In the basement dining room of Le Mani In Pasta, a trattoria in central Rome, a young, glossy-eyed couple stare at each other across a table for two. They smile and blush over a private joke. There is no handholding or kissing, but they are clearly more than friends, even though they are both wearing dark shirts and the telltale white clerical collar.

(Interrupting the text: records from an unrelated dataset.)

**src/rtl/fifo_rd_packer_pkg.sv**
```systemverilog
// Shared definitions for the FIFO read-side byte packer: byte width,
// packer state encoding and a lane-mask helper.
package fifo_rd_packer_pkg;

  localparam int BYTE_W = 8;

  typedef enum logic [1:0] {
    FILL  = 2'd0,
    DRAIN = 2'd1,
    EMIT  = 2'd2
  } pk_state_e;

  // Byte lane `lane` carries data when fewer than `cnt` lanes precede it.
  function automatic logic lane_on(input int cnt, input int lane);
    return (lane < cnt);
  endfunction

endpackage

```
**src/rtl/fifo_rd_packer_if.sv**
```systemverilog
// FIFO read-side and packed-word output handshake bundle; the packer is the
// master, the FIFO plus downstream consumer form the slave side.
interface fifo_rd_packer_if #(
  parameter int BYTES = 4
);
  import fifo_rd_packer_pkg::*;

  logic                      fifo_empty;
  logic [BYTE_W-1:0]         fifo_data;
  logic                      fifo_rd_en;
  logic                      out_valid;
  logic                      out_ready;
  logic [BYTE_W*BYTES-1:0]   out_data;
  logic [BYTES-1:0]          out_keep;

  modport master (
    input  fifo_empty, fifo_data, out_ready,
    output fifo_rd_en, out_valid, out_data, out_keep
  );

  modport slave (
    output fifo_empty, fifo_data, out_ready,
    input  fifo_rd_en, out_valid, out_data, out_keep
  );

endinterface

```
**src/rtl/fifo_rd_packer.sv**
```systemverilog
// Packs bytes read from an async FIFO into little-endian BYTES-wide words,
// with a flush path that emits a partially filled word.
module fifo_rd_packer
  import fifo_rd_packer_pkg::*;
#(
  parameter int BYTES = 4,
  parameter int CW    = 16
) (
  input  logic             rclk,
  input  logic             rst,
  fifo_rd_packer_if.master bus,
  input  logic             flush,
  output logic             flush_done,
  output logic [CW-1:0]    word_cnt
);

  localparam int LW    = $clog2(BYTES);
  localparam int CNT_W = LW + 1;
  localparam int DW    = BYTE_W * BYTES;
  localparam logic [CNT_W-1:0] FULL_CNT = CNT_W'(BYTES);

  pk_state_e          state_r;
  logic [DW-1:0]      acc_r;
  logic [CNT_W-1:0]   acc_cnt_r;
  logic               pend_r;
  logic               out_valid_r;
  logic [DW-1:0]      out_data_r;
  logic [BYTES-1:0]   out_keep_r;
  logic               flush_done_r;
  logic [CW-1:0]      word_cnt_r;

  logic               xfer_s;
  logic               out_free_s;
  logic [CNT_W-1:0]   fill_cnt_s;
  logic [LW-1:0]      lane_s;
  logic               rd_en_s;
  logic [DW-1:0]      acc_nxt_s;
  logic [BYTES-1:0]   part_keep_s;
  logic               full_mv_s;
  logic               emit_mv_s;
  logic               load_s;
  logic [BYTES-1:0]   load_keep_s;

  // fill_cnt_s counts the byte still in flight, so a word completes on the
  // same edge its last byte arrives.
  assign xfer_s      = out_valid_r & bus.out_ready;
  assign out_free_s  = ~out_valid_r | bus.out_ready;
  assign fill_cnt_s  = acc_cnt_r + CNT_W'(pend_r);
  assign lane_s      = acc_cnt_r[LW-1:0];
  assign rd_en_s     = rst & (state_r == FILL) & ~bus.fifo_empty &
                       ((fill_cnt_s < FULL_CNT) | out_free_s);
  assign full_mv_s   = (fill_cnt_s == FULL_CNT) & out_free_s;
  assign emit_mv_s   = (state_r == EMIT) & out_free_s;
  assign load_s      = full_mv_s | emit_mv_s;
  assign load_keep_s = full_mv_s ? {BYTES{1'b1}} : part_keep_s;

  // Accumulator contents including the byte arriving this cycle.
  always_comb begin
    acc_nxt_s = acc_r;
    if (pend_r) begin
      acc_nxt_s[lane_s*BYTE_W +: BYTE_W] = bus.fifo_data;
    end else begin
      acc_nxt_s = acc_r;
    end
  end

  // Keep mask for a partial word: the low acc_cnt lanes.
  always_comb begin
    part_keep_s = {BYTES{1'b0}};
    for (int i = 0; i < BYTES; i++) begin
      part_keep_s[i] = lane_on(32'(acc_cnt_r), i);
    end
  end

  // Accumulator, one-entry output register and transfer counter.
  always_ff @(posedge rclk or negedge rst) begin
    if (!rst) begin
      pend_r      <= 1'b0;
      acc_r       <= DW'(0);
      acc_cnt_r   <= CNT_W'(0);
      out_valid_r <= 1'b0;
      out_data_r  <= DW'(0);
      out_keep_r  <= BYTES'(0);
      word_cnt_r  <= CW'(0);
    end else begin
      pend_r <= rd_en_s;
      if (load_s) begin
        acc_r       <= DW'(0);
        acc_cnt_r   <= CNT_W'(0);
        out_valid_r <= 1'b1;
        out_data_r  <= acc_nxt_s;
        out_keep_r  <= load_keep_s;
      end else begin
        acc_r     <= acc_nxt_s;
        acc_cnt_r <= fill_cnt_s;
        if (xfer_s) begin
          out_valid_r <= 1'b0;
        end
      end
      if (xfer_s) begin
        word_cnt_r <= word_cnt_r + CW'(1);
      end
    end
  end

  // Flush sequencing: stop reading, let the in-flight byte land, then push
  // out whatever partial word remains.
  always_ff @(posedge rclk or negedge rst) begin
    if (!rst) begin
      state_r      <= FILL;
      flush_done_r <= 1'b0;
    end else begin
      case (state_r)
        FILL: begin
          flush_done_r <= 1'b0;
          state_r      <= flush ? DRAIN : FILL;
        end
        DRAIN: begin
          if (pend_r || (acc_cnt_r == FULL_CNT)) begin
            flush_done_r <= 1'b0;
            state_r      <= DRAIN;
          end else if (acc_cnt_r == CNT_W'(0)) begin
            flush_done_r <= 1'b1;
            state_r      <= FILL;
          end else begin
            flush_done_r <= 1'b0;
            state_r      <= EMIT;
          end
        end
        EMIT: begin
          flush_done_r <= out_free_s;
          state_r      <= out_free_s ? FILL : EMIT;
        end
        default: begin
          flush_done_r <= 1'b0;
          state_r      <= FILL;
        end
      endcase
    end
  end

  assign bus.fifo_rd_en = rd_en_s;
  assign bus.out_valid  = out_valid_r;
  assign bus.out_data   = out_data_r;
  assign bus.out_keep   = out_keep_r;
  assign flush_done     = flush_done_r;
  assign word_cnt       = word_cnt_r;

endmodule

```
**src/flat_wrapper.sv**
```systemverilog
// flat-port wrapper written by rule: the top's interface ports become plain ports
module fifo_rd_packer_flat import fifo_rd_packer_pkg::*;
#(
  parameter int BYTES = 4,
  parameter int CW    = 16
)
  (rclk, rst, flush, flush_done, word_cnt, bus_fifo_empty, bus_fifo_data, bus_out_ready, bus_fifo_rd_en, bus_out_valid, bus_out_data, bus_out_keep);
  fifo_rd_packer_if #(.BYTES(BYTES)) bus_i ();
  input  logic rclk;
  input  logic rst;
  input  logic flush;
  output logic flush_done;
  output logic [CW-1:0] word_cnt;
  input wire logic [$bits(bus_i.fifo_empty)-1:0] bus_fifo_empty;
  input wire logic [$bits(bus_i.fifo_data)-1:0] bus_fifo_data;
  input wire logic [$bits(bus_i.out_ready)-1:0] bus_out_ready;
  output wire logic [$bits(bus_i.fifo_rd_en)-1:0] bus_fifo_rd_en;
  output wire logic [$bits(bus_i.out_valid)-1:0] bus_out_valid;
  output wire logic [$bits(bus_i.out_data)-1:0] bus_out_data;
  output wire logic [$bits(bus_i.out_keep)-1:0] bus_out_keep;
  assign bus_i.fifo_empty = bus_fifo_empty;
  assign bus_i.fifo_data = bus_fifo_data;
  assign bus_i.out_ready = bus_out_ready;
  assign bus_fifo_rd_en = bus_i.fifo_rd_en;
  assign bus_out_valid = bus_i.out_valid;
  assign bus_out_data = bus_i.out_data;
  assign bus_out_keep = bus_i.out_keep;
  fifo_rd_packer #(.BYTES(BYTES), .CW(CW)) u_core (.rclk(rclk), .rst(rst), .bus(bus_i), .flush(flush), .flush_done(flush_done), .word_cnt(word_cnt));
endmodule
```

For residents of Rome, the sight of courting priests is hardly an anomaly. The phenomenon is a well-known secret here, and one that was largely ignored until last weekend, when the Italian weekly magazine Panorama published a shocking exposé called “Le Notti Brave Dei Preti Gay,” or “Good Nights Out for Gay Priests.” Investigative journalist Carmelo Abbate spent 20 days undercover posing as the boyfriend of a man who ran in gay clerical circles, secretly videotaping the sexual escapades of three Rome-based priests. Abbate caught the priests on hidden camera dirty dancing at private parties and engaging in sex acts with male escorts on church property. He also caught them emerging from dark bedrooms in time to celebrate mass. In one postcoital scene, “Father Carlo” parades around seminaked, wearing only his clerical vestments. Abbate’s “date” even had sex with one of the priests to corroborate the story. “This is not about homosexuality,” Abbate, who is not gay, told NEWSWEEK. “This is about private vices and public virtues. This is about serious hypocrisy in the Catholic Church.”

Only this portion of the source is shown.